Supreme Court Strikes Down Government's Anti-Prostitution Mandate for AIDS Organizations


A policy forcing health groups to adopt the government's views on prostitution was ruled unconstitutional by the Supreme Court Thursday.

In a 6—2 decision handed down Thursday, the Supreme Court found unconstitutional a policy that required public health groups fighting HIV and AIDS, among other conditions, to never “promote or advocate the legalization or practice of prostitution or sex trafficking” if those groups wanted to recieve federal funds.

The Court ruled that the policy violates freedom of speech under the First Amendment for citizens to hold their own views and speak freely on public health issues. The policy would have required public health organizations to formally adopt a policy opposing prostitution and sex work in order to access federal funds.
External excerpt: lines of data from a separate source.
Background: an optimization exercise with open tools, aiming at small area and a short achievable clock period. Do not read the settings as production practice. The RTL was checked by simulation tests, not by an equivalence proof against the original design. No activity file was given, so power comes from the tool's default toggle rates.

==> flow/run.sh <==
#!/bin/bash
# synth_recipe.tcl (not shown) runs the flow's synth.tcl, then flattens the netlist and writes it again
# the make line also repeats each setting of config.mk as NAME=value (left out here)
make -C /OpenROAD-flow-scripts/flow DESIGN_CONFIG=/design/flow/config.mk WORK_HOME=/design/flow/orfs CLKGATE_MAP_FILE= SYNTH_SCRIPT=/design/flow/synth_recipe.tcl finish
==> flow/config.mk <==
export PLATFORM = sky130hd
export DESIGN_NAME = sys_matmul_stream
export DESIGN_NICKNAME = sys_matmul_stream
export VERILOG_FILES = /design/flow/design.v
export SDC_FILE = /design/flow/constraint.sdc
export NUM_CORES = 4
export LEC_CHECK = 0
export CAP_MARGIN = 20
export CORE_MARGIN = 2
export CORE_UTILIZATION = 40
export CTS_CLUSTER_DIAMETER = 250
export CTS_CLUSTER_SIZE = 22
export SETUP_SLACK_MARGIN = 5
export SLEW_MARGIN = 20
==> flow/design.v <==
module sys_matmul_stream #(
  parameter int N      = 3,
  parameter int DW     = 8,
  parameter int ACC_W  = 2*DW + $clog2(N),
  parameter int SIGNED = 0
) (
  input  logic             CLK,
  input  logic             rst_n,
  input  logic             vld_in,
  output logic             rdy_in,
  input  logic [DW-1:0]    a,
  input  logic [DW-1:0]    b,
  input  logic             keep,
  output logic             vld_out,
  input  logic             rdy_out,
  output logic [ACC_W-1:0] c,
  output logic             last_out,
  output logic             busy,
  output logic [1:0]       dbg_state
);
  localparam logic [1:0] S_LOAD = 2'd0, S_MAC = 2'd1, S_DRAIN = 2'd2;
  localparam int UD = 0, UY = 1, UZ = 2;
  logic [1:0]       r_state;
  logic [1:0]       r_i, r_j;
  logic             r_busy;
  logic             r_zero;        
  logic             r_clr;         
  logic             r_ph1;         
  logic             r_h1, r_h1i1;  
  logic             r_enD, r_enYZ, r_clrD, r_clrYZ, r_cD1, r_cY1, r_pzD;
  logic [2:0]       r_wD, r_wYZ;   
  logic [9:0]       r_ld;          
  logic [ACC_W-1:0] r_cout;
  logic [DW-1:0]    r_a [2];       
  logic [DW-1:0]    r_b [2];
  logic [DW-1:0]    r_az, r_by;
  logic [14:0]      r_ps [3];      
  logic [14:1]      r_pc [3];
  logic [ACC_W-1:0] r_c [3][3];
  logic w_in_hs, w_out_hs, w_mac, w_drain, w_ld;
  assign w_mac     = r_state[0];
  assign w_drain   = r_state[1];
  assign rdy_in    = (r_state == S_LOAD);
  assign vld_out   = w_drain;
  assign last_out  = r_ld[9];
  assign c         = r_cout;
  assign busy      = r_busy;
  assign dbg_state = r_state;
  assign w_in_hs   = vld_in && rdy_in;
  assign w_out_hs  = w_drain && rdy_out;
  assign w_ld      = (w_mac && (r_j == 2'd2)) || w_out_hs;
  logic w_clr_now;
  assign w_clr_now = ((r_i == 2'd0) && (r_j == 2'd0)) ? (!keep || r_zero) : r_clr;
  always_ff @(posedge CLK) begin
    if (!rst_n) begin
      r_state <= S_LOAD;
      r_i     <= '0;
      r_j     <= '0;
      r_busy  <= 1'b0;
      r_zero  <= 1'b1;
      r_ph1   <= 1'b0;
      r_h1    <= 1'b0;
      r_h1i1  <= 1'b0;
      r_enD   <= 1'b0;
      r_enYZ  <= 1'b0;
      r_wD    <= 3'b001;
      r_wYZ   <= 3'b001;
      r_ld    <= 10'd1;
      r_cout  <= '0;
    end else begin
      case (r_state)
        S_LOAD:  if (w_in_hs && (r_i == 2'd2)) r_state <= S_MAC;
        S_MAC:   r_state <= (r_j == 2'd2) ? S_DRAIN : S_LOAD;
        default: if (w_out_hs && r_ld[9]) r_state <= S_LOAD;
      endcase
      r_ph1  <= w_mac;
      r_h1   <= w_in_hs;
      r_h1i1 <= w_in_hs && (r_i == 2'd1);
      r_enD  <= r_h1;
      r_enYZ <= r_h1i1 || w_mac || r_ph1;
      if (r_enD)  r_wD  <= {r_wD[1:0], r_wD[2]};
      if (r_enYZ) r_wYZ <= {r_wYZ[1:0], r_wYZ[2]};
      if (w_in_hs) begin
        r_i    <= (r_i == 2'd2) ? 2'd0 : r_i + 2'd1;
        r_busy <= 1'b1;
        if ((r_i == 2'd0) && (r_j == 2'd0)) r_zero <= 1'b0;
      end
      if (w_mac) r_j <= (r_j == 2'd2) ? 2'd0 : r_j + 2'd1;
      if (w_out_hs && r_ld[9]) r_busy <= 1'b0;
      if (w_ld) begin
        r_ld   <= {r_ld[8:0], r_ld[9]};
        r_cout <= w_cnext;
      end
    end
  end
  always_ff @(posedge CLK) begin
    if (w_in_hs && (r_i == 2'd0) && (r_j == 2'd0)) r_clr <= !keep || r_zero;
    r_cD1   <= w_in_hs && (r_j == 2'd0) && w_clr_now;
    r_pzD   <= w_in_hs && (r_i == 2'd0) && (r_j == 2'd0) && w_clr_now;
    r_clrD  <= r_cD1;
    r_cY1   <= w_in_hs && (r_i == 2'd1) && (r_j == 2'd0) && r_clr;
    r_clrYZ <= r_cY1 || (r_clr && ((w_mac && (r_j == 2'd0)) || (r_ph1 && (r_j == 2'd1))));
    if (w_in_hs) begin
      r_a[0] <= a;      r_a[1] <= r_a[0];
      r_b[0] <= b;      r_b[1] <= r_b[0];
    end
    if (w_in_hs && (r_i == 2'd0)) begin
      r_az <= a;
      r_by <= b;
    end else if (w_mac) begin
      r_az <= r_a[1];
      r_by <= r_b[1];
    end
  end
  logic [2:0] w_ks [3];    
  logic [2:0] w_ps [3];    
  logic [ACC_W-1:0] w_cnext;
  always_comb begin
    w_ks[UD] = {r_ld[8], r_ld[4], r_ld[0]};
    w_ks[UY] = {r_ld[7], r_ld[6], r_ld[3]};
    w_ks[UZ] = {r_ld[5], r_ld[2], r_ld[1]};
    for (int u = 0; u < 3; u++) begin
      logic [2:0] w;
      w = (u == UD) ? r_wD : r_wYZ;
      for (int p = 0; p < 3; p++)
        w_ps[u][p] = (w[0] & w_ks[u][p]) | (w[1] & w_ks[u][(p+1)%3]) | (w[2] & w_ks[u][(p+2)%3]);
    end
    w_cnext = '0;
    for (int u = 0; u < 3; u++)
      for (int p = 0; p < 3; p++)
        w_cnext = w_cnext | (r_c[u][p] & {ACC_W{w_ps[u][p]}});
  end
  logic [15:0] w_ms [3], w_mc [3];
  mul8cs u_mD (.x(r_a[0]), .y(r_b[0]), .s(w_ms[UD]), .c(w_mc[UD]));
  mul8cs u_mY (.x(r_a[0]), .y(r_by),   .s(w_ms[UY]), .c(w_mc[UY]));
  mul8cs u_mZ (.x(r_az),   .y(r_b[0]), .s(w_ms[UZ]), .c(w_mc[UZ]));
  always_ff @(posedge CLK) begin
    for (int u = 0; u < 3; u++) begin
      r_ps[u] <= w_ms[u][14:0];
      r_pc[u] <= w_mc[u][14:1];
    end
  end
  logic w_en [3], w_rz [3], w_pz [3];
  assign w_en[UD] = r_enD;
  assign w_en[UY] = r_enYZ;
  assign w_en[UZ] = r_enYZ;
  assign w_rz[UD] = r_clrD && !r_wD[2];
  assign w_rz[UY] = r_clrYZ && !r_wYZ[2];
  assign w_rz[UZ] = w_rz[UY];
  assign w_pz[UD] = r_pzD;
  assign w_pz[UY] = r_cY1;
  assign w_pz[UZ] = r_cY1;
  always_ff @(posedge CLK) begin
    for (int u = 0; u < 3; u++)
      if (w_en[u]) begin
        r_c[u][0] <= w_rz[u] ? '0 : r_c[u][1];
        r_c[u][1] <= r_c[u][2];
        r_c[u][2] <= r_c[u][0] + ACC_W'(r_ps[u]) + ACC_W'({r_pc[u], 1'b0});
      end else if (w_pz[u]) begin
        r_c[u][0] <= '0;
      end
  end
endmodule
Public health advocates sucessfully argued that the provision would restrict their organizations from interacting with key populations in the fight against AIDS, and leave the organizations in fear of losing often-vital federal funding for presenting a sincerely held belief on a particular issue.

Since 2003, Congress has authorized the appropriation of billions of dollars in funding to these organizations. The policy was written under the U.S. Leadership Against HIV/AIDS, Tuberculosis, and Malaria Act — also known as "The Leadership Act."

The policy would have made it mandatory for any public health organization — including those that are privately funded but which recieve some federal funds — to wholly adopt the government’s views against prostitution on an organization-wide level. Private grantees would be prohibited from saying or doing anything that the government deemed “inconsistent” to the Leadership Act’s policy.

The Supreme Court's decision confirms a 2011 ruling from the Second Circuit's Court of Appeals, which found that the requirements in the Act violated constitutional rights and was impermissibly viewpoint-based, because it mandated a specific position on a social issue.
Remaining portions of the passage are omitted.